Cyberbullying, or cybervictimization, is associated with negative outcomes such as low self-esteem, symptoms of anxiety and depression, and suicidal ideation (Landoll et al., 2015). In the Youth Internet Safety Survey, 93% of cyberbullied youth reported that the bullying made them feel sad or afraid to go to school (Raskauskas & Stoltz, 2007). The impact of negative peer interactions online is profound, which opens essential dialogue between children, parents, and their schools to help support our kids and to help them feel safe.
The question is — can it be prevented? The likelihood of adolescents refraining from ALL social media use is unrealistic. What can parents do to protect their children from cyberbullies?
- Start the conversation with your kids about cyberbullying. Suggestions for starting the dialogue include asking:
- What social media platforms do you use? How do you decide what to post or who to follow? Does anyone else know your password?
- Have you ever gotten into a fight with someone online? Have you ever said anything to anyone online that you wish you could take back? Has anyone ever said anything to you online that made you upset or hurt your feelings?
- Have you ever heard of cyberbullying? What does bullying include for you? Do you know anyone that has ever been bullied online? What happened in that situation and what was the outcome? Are you or any of your friends afraid to attend school or are uncomfortable at school because of what has happened online outside of school?
- Has anyone teased, attacked, or spread rumors about you online? Has anyone ever asked you to send pictures of yourself to them? Has anyone asked you to send naked pictures of yourself? How did you respond or how would you respond if that were to happen?
- Ensure that your children can identify supports to utilize if they do experience cyberbullying (e.g. parents, teachers, school counselors, therapists, etc.).
- Let your children know that they can come to you for support if they were to ever experience any form of cyberbullying.
For more information about cyberbullying, visit:
Adam Margol, PsyD, is a Staff Therapist at The Family Institute. He has experience working with children, adolescents and young adults with emotion regulation issues, social skills deficits, school issues, behavioral issues, learning disabilities/challenges, executive functioning deficits, ADHD, depression, anxiety, aggression, and developmental disabilities.

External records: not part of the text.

This design comes from an exercise in tuning for small area on the open sky130 flow, not from production work.
In this exercise RTL edits were held to simulation tests only and were not proved equivalent to the original.
Power figures rest on the tool's default switching activity, not on a simulated workload.

## run A
Design scan_top, start of the top module:
module scan_top (
    input  logic clk,
    input  logic TxD_reset,
    input  logic rx_serial,
    output logic tx_serial,
    output logic tx_busy
);
    logic [3:0] sc_q;       
    logic       tick;
    assign tick = (sc_q == 4'd15);
    always_ff @(posedge clk) begin
        sc_q <= sc_q + 4'd1;
    end
    logic [3:0] rb_q;
    logic       dv;
    logic [2:0] j;
    logic       b;
    assign b  = rx_serial;
    assign dv = tick & ~rb_q[3];
    assign j  = rb_q[2:0];
    always_ff @(posedge clk) begin
        if (TxD_reset) begin
            rb_q <= 4'd9;
        end else if (rb_q == 4'd9) begin
            if (!b) rb_q <= tick ? 4'd0 : 4'd15;
        end else if (tick) begin
            rb_q <= rb_q + 4'd1;
        end
    end
    localparam logic [2:0] HA = 3'd0, HB = 3'd1, CN = 3'd2, FS = 3'd3, LS = 3'd4, SM = 3'd5;
    logic [2:0]  st_q;
    logic        hi_q;
    logic [3:0]  k;
    logic        byte_done;
    logic        field_done;
    assign k          = {hi_q, j};
    assign byte_done  = dv & (j == 3'd7);
    assign field_done = byte_done & hi_q;
    logic [7:0]  den_q;
    logic [7:0]  idx_q;
    logic [15:0] a_q;       
    logic [15:0] s_q;       
    logic [8:0]  r_q;       
    logic [8:0]  e_q;       
    logic        d_q;       
    logic        c_q;       
    logic        first;     
    logic        last;      
    logic [2:0][15:0] p_q;
    logic [1:0]  mi_q;      
    logic [1:0]  ma_q;      
    logic [1:0]  fr;        
    logic        maxv_q;    
    logic        lt_q, gt_q, nz_q, nr_q;
    logic [15:0] mina_q;    
    logic [15:0] maxa_q;
    logic [15:0] mask_q;
    localparam logic [2:0] Q_IDLE = 3'd0, Q_DIV = 3'd1, Q_COR = 3'd2, Q_E1 = 3'd3,
                           Q_E2 = 3'd4, Q_A = 3'd5;
    logic [2:0]  sq_q;
    logic        p9;        
    logic        p0;
    logic        dbit;      
    logic        dsub;      
    logic        den0;
    assign p9   = ~sc_q[3] | (sc_q == 4'd8);
    assign p0   = (sc_q == 4'd0);
    assign dbit = ~sc_q[3] & den_q[0];
    assign den0 = (den_q == 8'd0);
  ...
export LEC_CHECK = 0
export CAP_MARGIN = 20
export CORE_MARGIN = 2
export CORE_UTILIZATION = 70
export CTS_BUF_LIST = sky130_fd_sc_hd__clkbuf_4 sky130_fd_sc_hd__clkbuf_8
export SLEW_MARGIN = 20
create_clock -name core_clock -period 10.0 [get_ports {clk}]
standard.sh (not shown) runs the stock make flow with config.mk's settings and CLKGATE_MAP_FILE= SYNTH_SCRIPT=/design/flow/synth_recipe.tcl, a recipe that flattens the netlist after the stock synthesis.
==> flow/flow/run.sh <==
#!/bin/bash
set -euo pipefail
bash standard.sh finish "CTS_ARGS=-sink_clustering_enable -repair_clock_nets -dont_use_dummy_load -sink_clustering_size 20 -sink_clustering_max_diameter 100 -buf_list {sky130_fd_sc_hd__clkbuf_8}" > run_make.log 2>&1
Run A went all the way through the flow, and no timing, DRC or antenna check failed.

The Family Institute offers affordable, effective mental health counseling for families, couples and individuals in Evanston, Chicago, Northbrook and Westchester. Learn more about our services on our website.

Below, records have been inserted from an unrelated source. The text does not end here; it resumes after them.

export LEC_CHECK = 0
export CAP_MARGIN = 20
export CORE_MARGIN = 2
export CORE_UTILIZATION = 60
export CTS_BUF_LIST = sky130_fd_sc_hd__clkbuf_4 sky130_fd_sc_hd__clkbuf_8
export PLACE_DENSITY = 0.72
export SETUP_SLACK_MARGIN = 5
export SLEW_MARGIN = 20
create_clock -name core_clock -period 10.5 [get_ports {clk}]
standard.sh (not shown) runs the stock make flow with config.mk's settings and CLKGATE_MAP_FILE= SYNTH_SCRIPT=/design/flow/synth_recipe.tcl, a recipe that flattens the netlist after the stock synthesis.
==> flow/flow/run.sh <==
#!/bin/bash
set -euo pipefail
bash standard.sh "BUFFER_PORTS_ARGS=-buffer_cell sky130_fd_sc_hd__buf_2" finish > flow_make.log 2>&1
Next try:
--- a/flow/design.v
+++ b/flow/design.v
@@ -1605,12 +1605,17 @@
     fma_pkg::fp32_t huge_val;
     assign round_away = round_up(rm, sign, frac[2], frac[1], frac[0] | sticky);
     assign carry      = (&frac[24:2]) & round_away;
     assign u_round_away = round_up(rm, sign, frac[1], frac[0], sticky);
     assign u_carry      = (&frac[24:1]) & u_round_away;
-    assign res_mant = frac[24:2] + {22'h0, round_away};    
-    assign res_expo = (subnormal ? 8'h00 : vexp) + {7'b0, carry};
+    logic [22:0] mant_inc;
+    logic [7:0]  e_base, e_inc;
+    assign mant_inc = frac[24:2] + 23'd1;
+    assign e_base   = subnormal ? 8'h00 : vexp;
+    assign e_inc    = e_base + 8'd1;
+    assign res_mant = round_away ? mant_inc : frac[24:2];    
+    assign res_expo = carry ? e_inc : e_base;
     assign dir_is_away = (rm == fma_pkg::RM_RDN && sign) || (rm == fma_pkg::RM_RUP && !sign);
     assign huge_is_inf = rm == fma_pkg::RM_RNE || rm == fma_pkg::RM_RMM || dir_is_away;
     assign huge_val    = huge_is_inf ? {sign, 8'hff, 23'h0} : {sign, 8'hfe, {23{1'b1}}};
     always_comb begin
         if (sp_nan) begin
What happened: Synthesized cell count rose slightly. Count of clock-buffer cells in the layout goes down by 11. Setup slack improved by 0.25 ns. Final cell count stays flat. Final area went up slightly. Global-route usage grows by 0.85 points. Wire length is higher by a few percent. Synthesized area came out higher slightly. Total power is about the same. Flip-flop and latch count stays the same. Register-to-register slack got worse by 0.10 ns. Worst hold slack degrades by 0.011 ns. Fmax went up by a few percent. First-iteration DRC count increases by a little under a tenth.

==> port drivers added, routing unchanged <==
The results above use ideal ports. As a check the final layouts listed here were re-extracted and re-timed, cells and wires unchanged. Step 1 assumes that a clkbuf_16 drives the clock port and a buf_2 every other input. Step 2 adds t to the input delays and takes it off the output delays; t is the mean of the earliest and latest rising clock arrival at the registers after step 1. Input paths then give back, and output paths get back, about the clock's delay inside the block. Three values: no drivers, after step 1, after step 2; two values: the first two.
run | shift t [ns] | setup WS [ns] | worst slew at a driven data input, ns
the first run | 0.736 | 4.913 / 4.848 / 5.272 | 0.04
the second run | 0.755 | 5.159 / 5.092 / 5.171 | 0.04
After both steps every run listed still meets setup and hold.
Background: an optimization exercise with open tools, aiming at small area and a short achievable clock period. Do not read the settings as production practice.
At most, simulation tests tie the RTL to the original design; equivalence was not proved.
Function not checked in run 1: the RTL went through the layout flow alone.
The flow treats the clock pin as an ideal source, which a real chip does not have.

==> flow/design.v (outline; a module is shown in full before it is edited, if it fits) <==
// module fmultiplier: 1396 lines
// module fmul_fa: 10 lines
// module fmul_ha: 9 lines
module fmultiplier (
  input  logic        clk,
  input  logic        reset_n,
  input  logic [31:0] A,
  input  logic [31:0] B,
  output logic [31:0] result,
  output logic        exception
);
  // ...
==> flow/flow/run.sh <==
#!/bin/bash
# Own layout flow: the standard layout (standard.sh), with the synthesis
# script changed by flow/mksynth.sh (the design's full/half-adder modules mapped
# onto the library's adder cells; no early abc -fast) and with Yosys's own
# full-adder extraction off (ADDER_MAP_FILE empty), since the design's adders
# are already cells. Extra make variables, if any, come from flow/make_args.
# Registers, their names and all steps after synthesis are the standard flow's.
set -euo pipefail
W=$PWD
bash flow/mksynth.sh "$W/synth_recipe.tcl" "$W" > flow_mksynth.log 2>&1
sed -e "s#$W/synth_recipe.tcl#$W/flow_synth.tcl#" standard.sh > flow_standard.sh
grep -q flow_synth.tcl flow_standard.sh
args=(ADDER_MAP_FILE=)
if [[ -f flow/make_args ]]; then
  while read -r a; do [[ -n "$a" ]] && args+=("$a"); done < flow/make_args
fi
echo "make args: ${args[*]}" > flow_make.log
bash flow_standard.sh "${args[@]}" finish >> flow_make.log 2>&1
==> flow/flow/mksynth.sh <==
#!/bin/bash
# usage: mksynth.sh FLOW_SYNTH_TCL OUTDIR
# Writes OUTDIR/flow_synth.tcl and OUTDIR/flow_synth_core.tcl: the standard flow's synthesis
# script (ORFS synthesis without fsm/share, then flatten and rename) with two
# changes: each fmul_fa / fmul_ha instance of the design becomes the library's
# full / half adder cell (the modules have the cells' pin names and functions),
# and Yosys's synth runs without its early "abc -fast" pass.
set -euo pipefail
src=$1; out=$2
core=$out/flow_synth_core.tcl
awk -v fa="${FA_CELL:-sky130_fd_sc_hd__fa_1}" '
  { print }
  /^hierarchy -check -top \$::env\(DESIGN_NAME\)$/ && !done {
    print "# map the design'"'"'s full-adder modules onto the library cell"
    print "chtype -map fmul_fa " fa
    print "chtype -map fmul_ha sky130_fd_sc_hd__ha_1"
    print "read_liberty -overwrite -setattr liberty_cell -lib {*}$::env(LIB_FILES)"
    print "hierarchy -check -top $::env(DESIGN_NAME)"
    done = 1
  }' "$FLOW_HOME/scripts/synth.tcl" > "$core"
grep -q "chtype -map fmul_fa" "$core"
sed -e 's/yosys synth -nofsm -noshare /yosys synth -nofsm -noshare -noabc /' \
    -e "s#source \$::env(SCRIPTS_DIR)/synth.tcl#source $core#" "$src" > "$out/flow_synth.tcl"
grep -q -- "-noabc" "$out/flow_synth.tcl"
grep -q "$core" "$out/flow_synth.tcl"
==> flow/standard.sh <==
#!/bin/bash
# synth_recipe.tcl (not shown) runs the flow's synth.tcl, then flattens the netlist and writes it again
# the make line also repeats each setting of config.mk as NAME=value (left out here)
make -C /OpenROAD-flow-scripts/flow DESIGN_CONFIG=/design/flow/config.mk WORK_HOME=/design/flow/orfs CLKGATE_MAP_FILE= SYNTH_SCRIPT=/design/flow/synth_recipe.tcl "${@:-finish}"
==> flow/config.mk <==
export PLATFORM = sky130hd
export DESIGN_NAME = fmultiplier
export DESIGN_NICKNAME = fmultiplier
export VERILOG_FILES = /design/flow/design.v
export SDC_FILE = /design/flow/constraint.sdc
export NUM_CORES = 4
export LEC_CHECK = 0
export CAP_MARGIN = 20
export CORE_MARGIN = 2
export CORE_UTILIZATION = 55
export PLACE_DENSITY = 0.7
export SETUP_SLACK_MARGIN = 4
export SLEW_MARGIN = 20
==> flow/constraint.sdc <==
create_clock -name core_clock -period 10.0 [get_ports {clk}]
set_input_delay 2.0000 -clock core_clock [delete_from_list [all_inputs] [get_ports {clk}]]
set_output_delay 2.0000 -clock core_clock [all_outputs]
set_load 0.01 [all_outputs]
==> flow_summary.json, run 1 <==
{
  "synth_top_family_by_area": "adder cells",
  "whs_ns": 0.484,
  "num_io_pins": 99,
  "worstPathMaxFanout": 17,
  "holdPathStages": 1,
  "cts_tree": "done",
  "status": "complete, no violations",
  "final_cell_mix": "582 x nand2_1, 506 x fa_1, 127 x dfxtp_1",
  "core_sq_um": 38400,
  "largest_class": "multi-input combinational cells",
  "inv_count": 63,
  "clock_buffers": 20,
  "cts_sinks": 164,
  "min-delay-start": "sign_q",
  "register_area_sq_um": 3470,
  "io_buffers": 98,
  "ant_nets": 0,
  "grt_max_degree": 41,
  "hold_end": "result[31]",
  "tns_ns": 0,
  "post-cts-setup-buffer-count": 0,
  "die_y_microns": 201,
  "synth_cell_types": 90,
  "tightest_slew_ns": 0.983,
  "place_area_sq_um": 22700,
  "crit_end": "result[9]"
}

Finkelhor, D., Mitchell, K. J., & Wolak, J. (2000). Online victimization: a report on the nation’s youth. Alexandria, VA: National Center for Missing and Exploited Children.
Gerson, R., & Rappaport, N. (2011). Cyber cruelty: understanding and preventing the new bullying. Adolescent Psychiatry, 1, 67-71.

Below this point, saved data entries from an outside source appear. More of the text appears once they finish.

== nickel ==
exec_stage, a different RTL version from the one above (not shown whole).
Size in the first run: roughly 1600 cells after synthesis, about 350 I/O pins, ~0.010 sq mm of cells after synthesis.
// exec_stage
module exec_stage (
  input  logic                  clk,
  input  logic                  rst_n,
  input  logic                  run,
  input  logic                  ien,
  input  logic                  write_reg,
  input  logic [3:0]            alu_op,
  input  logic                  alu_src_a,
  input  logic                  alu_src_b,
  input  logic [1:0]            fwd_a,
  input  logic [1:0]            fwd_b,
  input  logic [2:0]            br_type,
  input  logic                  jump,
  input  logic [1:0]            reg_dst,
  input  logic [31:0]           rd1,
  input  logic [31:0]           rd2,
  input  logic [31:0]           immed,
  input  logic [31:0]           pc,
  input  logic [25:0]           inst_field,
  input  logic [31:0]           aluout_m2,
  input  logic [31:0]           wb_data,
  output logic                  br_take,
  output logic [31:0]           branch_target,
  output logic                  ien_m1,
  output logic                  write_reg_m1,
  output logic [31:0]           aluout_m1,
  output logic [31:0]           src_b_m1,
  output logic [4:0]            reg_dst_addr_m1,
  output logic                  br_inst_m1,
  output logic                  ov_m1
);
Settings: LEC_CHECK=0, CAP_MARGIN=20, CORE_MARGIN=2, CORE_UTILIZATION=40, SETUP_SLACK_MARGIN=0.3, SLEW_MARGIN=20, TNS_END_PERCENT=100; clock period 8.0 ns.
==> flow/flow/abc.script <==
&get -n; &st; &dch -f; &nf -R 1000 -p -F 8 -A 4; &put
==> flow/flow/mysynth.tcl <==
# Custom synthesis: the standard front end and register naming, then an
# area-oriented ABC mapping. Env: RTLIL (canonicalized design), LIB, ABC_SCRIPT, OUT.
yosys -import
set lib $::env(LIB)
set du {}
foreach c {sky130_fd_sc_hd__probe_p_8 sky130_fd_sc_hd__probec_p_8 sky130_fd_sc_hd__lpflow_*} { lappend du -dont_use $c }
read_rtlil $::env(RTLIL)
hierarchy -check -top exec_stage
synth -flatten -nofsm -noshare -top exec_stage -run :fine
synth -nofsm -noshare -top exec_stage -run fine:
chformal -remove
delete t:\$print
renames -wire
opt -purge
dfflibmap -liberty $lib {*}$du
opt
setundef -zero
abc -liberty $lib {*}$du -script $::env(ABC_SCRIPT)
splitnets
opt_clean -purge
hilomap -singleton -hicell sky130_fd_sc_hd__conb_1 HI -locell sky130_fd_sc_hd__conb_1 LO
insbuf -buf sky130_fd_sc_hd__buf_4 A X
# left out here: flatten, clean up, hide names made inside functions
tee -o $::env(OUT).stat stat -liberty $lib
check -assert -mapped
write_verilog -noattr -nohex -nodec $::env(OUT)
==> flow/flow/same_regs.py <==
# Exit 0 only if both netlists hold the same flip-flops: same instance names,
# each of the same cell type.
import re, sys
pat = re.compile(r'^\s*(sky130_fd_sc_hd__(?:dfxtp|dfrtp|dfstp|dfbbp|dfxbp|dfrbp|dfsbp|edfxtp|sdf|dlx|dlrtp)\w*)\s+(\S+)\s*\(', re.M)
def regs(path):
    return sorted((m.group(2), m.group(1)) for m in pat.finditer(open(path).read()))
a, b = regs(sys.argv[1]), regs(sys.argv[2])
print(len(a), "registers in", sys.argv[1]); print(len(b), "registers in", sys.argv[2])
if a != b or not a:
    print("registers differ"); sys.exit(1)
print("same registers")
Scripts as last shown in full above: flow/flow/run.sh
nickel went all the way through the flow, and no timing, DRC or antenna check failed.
This is an optimization exercise on Yosys and OpenROAD, whose aim is small area and a short achievable clock period, not a production implementation.
Where RTL was checked, it was by simulation tests only, not by an equivalence proof against the original.
Power figures rest on the tool's default switching activity, not on a simulated workload.

==> module spawn_shaper, before the edit <==
module spawn_shaper (
    input  spawn_pkg::spawn_rand_u                  rand_word,
    input  logic [7:0]                              height_rem,  
    output logic [5:0]                              width_rem,   
    output logic [playfield_pkg::y_bits-1:0]        top,
    output logic [playfield_pkg::y_bits-1:0]        bottom,
    output logic [5:0]                              wait_steps   
);
    logic [7:0] b0, b2, b3;
    logic [6:0] t0;      
    logic [7:0] t2;      
    logic [5:0] m0;      
    logic [7:0] m1;      
    logic [6:0] m2;      
    logic [5:0] eo;      
    logic [1:0] zone;
    assign b0 = rand_word.byte_view.width;
    assign b2 = rand_word.byte_view.gap;
    assign b3 = rand_word.byte_view.placement;
    assign zone = rand_word.edge_view.zone;
    assign t0 = 7'(b0[5:0]) + 7'(3 * b0[7:6]);
    assign t2 = 8'(b2[6:0]) + (b2[7] ? 8'd27 : 8'd0);
    assign m0 = (t0 >= 7'd61) ? 6'(t0 - 7'd61) : 6'(t0);
    assign m1 = height_rem;
    assign m2 = (t2 >= 8'd101) ? 7'(t2 - 8'd101) : 7'(t2);
    assign eo = (b3[5:0] >= 6'd60) ? b3[5:0] - 6'd60 : b3[5:0];
    assign width_rem  = m0;
    assign wait_steps = 6'd20 + 6'((m2 + 7'd3) >> 2);
    logic [7:0] v;
    logic [8:0] a;
    assign v = zone[1] ? b3 : {2'b00, eo};
    assign a = 9'(m1) + 9'(v);
    always_comb begin
        if (zone == spawn_pkg::zone_lower) begin
            top    = 9'd440 - a;
            bottom = 9'd460 - 9'(v);
        end else begin
            top    = 9'd20 + 9'(v);
            bottom = 9'd40 + a;
        end
    end
endmodule
==> module obstacle_slots, before the edit <==
module obstacle_slots #(
    parameter int NUM_OBSTACLES = 10
) (
    input  logic                                                   clk,
    input  logic                                                   rst_n,
    input  logic                                                   clear,
    input  logic                                                   advance,
    input  logic [NUM_OBSTACLES-1:0]                               pick,
    input  logic [1:0]                                             right_lo,
    input  logic [7:0]                                             right_hi,
    input  logic [playfield_pkg::y_bits-1:0]                       top,
    input  logic [playfield_pkg::y_bits-1:0]                       bottom,
    output logic [NUM_OBSTACLES-1:0]                               active,
    output logic                                                   retire,
    output logic [NUM_OBSTACLES-1:0][playfield_pkg::x_bits-1:0]    box_left,
    output logic [NUM_OBSTACLES-1:0][playfield_pkg::x_bits-1:0]    box_right,
    output logic [NUM_OBSTACLES-1:0][playfield_pkg::y_bits-1:0]    box_top,
    output logic [NUM_OBSTACLES-1:0][playfield_pkg::y_bits-1:0]    box_bottom
);
    localparam int y_w = playfield_pkg::y_bits;
    logic [NUM_OBSTACLES-1:0] visible;
    logic [NUM_OBSTACLES-1:0] at_zero;
    logic [7:0]               left_n  [NUM_OBSTACLES];
    logic [7:0]               right_n [NUM_OBSTACLES];
    logic [1:0]               rlo_n   [NUM_OBSTACLES];
    logic [y_w-1:0]           top_n   [NUM_OBSTACLES];
    logic [y_w-1:0]           bot_n   [NUM_OBSTACLES];
    always_comb begin
        for (int i = 0; i < NUM_OBSTACLES; i++) begin
            at_zero[i] = (left_n[i] == 8'hff);
        end
    end
    assign retire = |(active & at_zero);
    always_ff @(posedge clk or negedge rst_n) begin
        if (!rst_n) begin
            active  <= '0;
            visible <= '0;
        end else if (clear) begin
            active  <= '0;
            visible <= '0;
        end else if (advance) begin
            active  <= pick | (active & ~at_zero);
            visible <= active & ~at_zero;
        end
    end
    always_ff @(posedge clk) begin
        for (int i = 0; i < NUM_OBSTACLES; i++) begin
            if (advance) begin
                left_n[i]  <= pick[i] ? ~8'd160   : left_n[i] + 8'd1;
                right_n[i] <= pick[i] ? ~right_hi : right_n[i] + 8'd1;
            end
            if (pick[i]) begin
                rlo_n[i] <= ~right_lo;
                top_n[i] <= ~top;
                bot_n[i] <= ~bottom;
            end
        end
    end
    function automatic logic [9:0] show(input logic [9:0] edge_n, input logic [9:0] sentinel,
                                        input logic vis);
        for (int b = 0; b < 10; b++) begin
            show[b] = sentinel[b] ? ~(vis & edge_n[b]) : (vis & ~edge_n[b]);
        end
    endfunction
    always_comb begin
        for (int i = 0; i < NUM_OBSTACLES; i++) begin
            box_left[i]   = show({left_n[i], 2'b11}, 10'(playfield_pkg::x_offscreen),
                                 visible[i]);
            box_right[i]  = show({right_n[i], rlo_n[i]}, 10'(playfield_pkg::x_offscreen),
                                 visible[i]);
            box_top[i]    = y_w'(show(10'(top_n[i]), 10'(playfield_pkg::y_offscreen),
                                      visible[i]));
            box_bottom[i] = y_w'(show(10'(bot_n[i]), 10'(playfield_pkg::y_offscreen),
                                      visible[i]));
        end
    end
endmodule
export LEC_CHECK = 0
export CAP_MARGIN = 20
export CORE_MARGIN = 2
export CORE_UTILIZATION = 60
export CTS_BUF_LIST = sky130_fd_sc_hd__clkbuf_16
export CTS_CLUSTER_DIAMETER = 80
export CTS_CLUSTER_SIZE = 30
export SLEW_MARGIN = 20
create_clock -name core_clock -period 13.0 [get_ports {clk}]
standard.sh (not shown) runs the stock make flow with config.mk's settings and CLKGATE_MAP_FILE= SYNTH_SCRIPT=/design/flow/synth_recipe.tcl, a recipe that flattens the netlist after the stock synthesis.
==> flow/flow/run.sh <==
#!/bin/bash
# Standard layout, with the smallest buffer on every port, timing repair
# aiming at a shorter period than the constraint asks, and the tie cells of
# the constant outputs paired (one conb_1 drives a HI and a LO port).
set -euo pipefail
export BUFFER_PORTS_ARGS="-buffer_cell sky130_fd_sc_hd__buf_1"
export SETUP_SLACK_MARGIN=8.8
results="$PWD/orfs/results/sky130hd/obstacle_field/base"
bash standard.sh "$results/3_3_place_gp.odb" > standard_place.log 2>&1
TIE_ODB="$results/3_3_place_gp.odb" openroad -no_init -no_splash -exit flow/merge_ties.tcl > merge_ties.log 2>&1
bash standard.sh > standard.log 2>&1
==> flow/flow/merge_ties.tcl <==
# Pair the tie cells that each drive one constant output port: one conb_1 has
# both a HI and a LO pin, so each LO tie cell's port moves to the LO pin of the
# nearest HI tie cell, and the emptied cell is removed.
set odb_file $::env(TIE_ODB)
read_db $odb_file
set block [ord::get_db_block]

proc port_xy {net} {
  set bt [lindex [$net getBTerms] 0]
  set bb [$bt getBBox]
  return [list [expr {([$bb xMin] + [$bb xMax]) / 2}] [expr {([$bb yMin] + [$bb yMax]) / 2}]]
}

set his {}
set los {}
foreach inst [$block getInsts] {
  if {[[$inst getMaster] getName] ne "sky130_fd_sc_hd__conb_1"} { continue }
  set hnet [[$inst findITerm HI] getNet]
  set lnet [[$inst findITerm LO] getNet]
  if {$hnet ne "NULL" && $lnet eq "NULL" && [llength [$hnet getBTerms]] == 1 && [llength [$hnet getITerms]] == 1} {
    lappend his [list $inst [port_xy $hnet]]
  } elseif {$lnet ne "NULL" && $hnet eq "NULL" && [llength [$lnet getBTerms]] == 1 && [llength [$lnet getITerms]] == 1} {
    lappend los [list $inst [port_xy $lnet]]
  }
}
puts "tie cells: [llength $his] HI, [llength $los] LO"

set merged 0
foreach lo $los {
  lassign $lo linst lxy
  set best -1
  set bestd 0
  set i 0
  foreach hi $his {
    lassign $hi hinst hxy
    set d [expr {abs([lindex $hxy 0] - [lindex $lxy 0]) + abs([lindex $hxy 1] - [lindex $lxy 1])}]
    if {$best < 0 || $d < $bestd} { set best $i; set bestd $d }
    incr i
  }
  if {$best < 0} { break }
  set hinst [lindex [lindex $his $best] 0]
  set his [lreplace $his $best $best]
  set it [$linst findITerm LO]
  set net [$it getNet]
  $it disconnect
  [$hinst findITerm LO] connect $net
  odb::dbInst_destroy $linst
  incr merged
  puts "merged [$net getName] at distance [expr {$bestd / 1000.0}] um"
}
puts "merged $merged tie cells"
write_db $odb_file
Edit:
--- a/flow/design.v
+++ b/flow/design.v
@@ -91,30 +91,47 @@
     output logic [playfield_pkg::y_bits-1:0]        top,
     output logic [playfield_pkg::y_bits-1:0]        bottom,
     output logic [5:0]                              wait_steps   
 );
     logic [7:0] b0, b2, b3;
     logic [6:0] t0;      
-    logic [7:0] t2;      
     logic [5:0] m0;      
     logic [7:0] m1;      
-    logic [6:0] m2;      
     logic [5:0] eo;      
     logic [1:0] zone;
     assign b0 = rand_word.byte_view.width;
     assign b2 = rand_word.byte_view.gap;
     assign b3 = rand_word.byte_view.placement;
     assign zone = rand_word.edge_view.zone;
     assign t0 = 7'(b0[5:0]) + 7'(3 * b0[7:6]);
-    assign t2 = 8'(b2[6:0]) + (b2[7] ? 8'd27 : 8'd0);
     assign m0 = (t0 >= 7'd61) ? 6'(t0 - 7'd61) : 6'(t0);
     assign m1 = height_rem;
-    assign m2 = (t2 >= 8'd101) ? 7'(t2 - 8'd101) : 7'(t2);
     assign eo = (b3[5:0] >= 6'd60) ? b3[5:0] - 6'd60 : b3[5:0];
     assign width_rem  = m0;
-    assign wait_steps = 6'd20 + 6'((m2 + 7'd3) >> 2);
+    logic [5:0] gh;
+    logic [1:0] gl;
+    logic       q1, q2;
+    logic [5:0] gk;
+    logic       gc;
+    assign gh = b2[7:2];
+    assign gl = b2[1:0];
+    assign q1 = (gh > 6'd25) || (gh == 6'd25 && gl != 2'd0);    
+    assign q2 = (gh > 6'd50) || (gh == 6'd50 && gl[1]);        
+    always_comb begin
+        if (q2) begin
+            gk = 6'd34;      
+            gc = (gl == 2'd3);
+        end else if (q1) begin
+            gk = 6'd59;      
+            gc = gl[1];
+        end else begin
+            gk = 6'd20;
+            gc = (gl != 2'd0);
+        end
+    end
+    assign wait_steps = gh + gk + 6'(gc);
     logic [7:0] v;
     logic [8:0] a;
     assign v = zone[1] ? b3 : {2'b00, eo};
     assign a = 9'(m1) + 9'(v);
     always_comb begin
         if (zone == spawn_pkg::zone_lower) begin
@@ -172,13 +189,13 @@
             active  <= pick | (active & ~at_zero);
             visible <= active & ~at_zero;
         end
     end
     always_ff @(posedge clk) begin
         for (int i = 0; i < NUM_OBSTACLES; i++) begin
-            if (advance) begin
+            if (advance && (active[i] || pick[i])) begin
                 left_n[i]  <= pick[i] ? ~8'd160   : left_n[i] + 8'd1;
                 right_n[i] <= pick[i] ? ~right_hi : right_n[i] + 8'd1;
             end
             if (pick[i]) begin
                 rlo_n[i] <= ~right_lo;
                 top_n[i] <= ~top;
Outcome: The new run finished with timing, DRC and antenna clean; die area shrinks by 1.7%; final area came out lower by 2.3%; synthesized area drops by 1.7%; non-clock buffer count decreases by 7; sequential power fell by about 5%; fmax goes up by 1.0%; global-route usage barely changes; total power is lower by 7.8%.
The RTL of the second run of this note was laid out without a check of its function.

port drivers added, routing unchanged:
No port has a modelled driver above. Below, the same layouts with a new extraction and two added sets of constraints.
Step 1 assumes that a clkbuf_16 drives the clock port and a buf_2 every other input.
Step 2 times the ports against the registers' clock, not the clock port: input delays grow and output delays shrink by t, the midpoint of the rising clock arrivals with the driver on.
Slacks: no drivers / after step 1 / after step 2; pairs: no drivers / after step 1.
run | t, ns | setup slack, ns | worst hold slack (ns) | latest minus earliest clock arrival (ns) | worst register clock-pin slew, ns
the first run | 0.567 | 8.796 / 8.744 / 8.512 | 0.364 / 0.364 / 0.364 | 0.025 / 0.024 | 0.12 / 0.12
the second run | 0.575 | 8.839 / 8.789 / 8.281 | 0.368 / 0.368 / 0.368 | 0.032 / 0.032 | 0.12 / 0.12
After both steps setup and hold are still met in every run listed. The setup slack of the second run, which loses most, moves by -0.050 ns with the drivers and by -0.558 ns with both steps.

Landoll, R. R., La Greca, A. M., Lai, B. S., Chan, S. F., & Herge, W. M. (2015). Cyber victimization by peers: Prospective associations with adolescent social anxiety and depressive symptoms. Journal of Adolescence, 42, 77–86.
Lenhart, A., Purcell, K., Smith, A., Zickuhr, K. (2010). Social media and young adults: Social media and mobile internet use among teens and young adults. Pew Internet and American Life Project, February 2010. Retrieved from http://www.pewinternet.org/Reports/2010/Social-Meida-andYoung-Adults.aspx
Raskauskas, J., & Stoltz, A. D. (2007). Involvement in traditional and electronic bullying among adolescents. Developmental Psychology, 43, 564-575.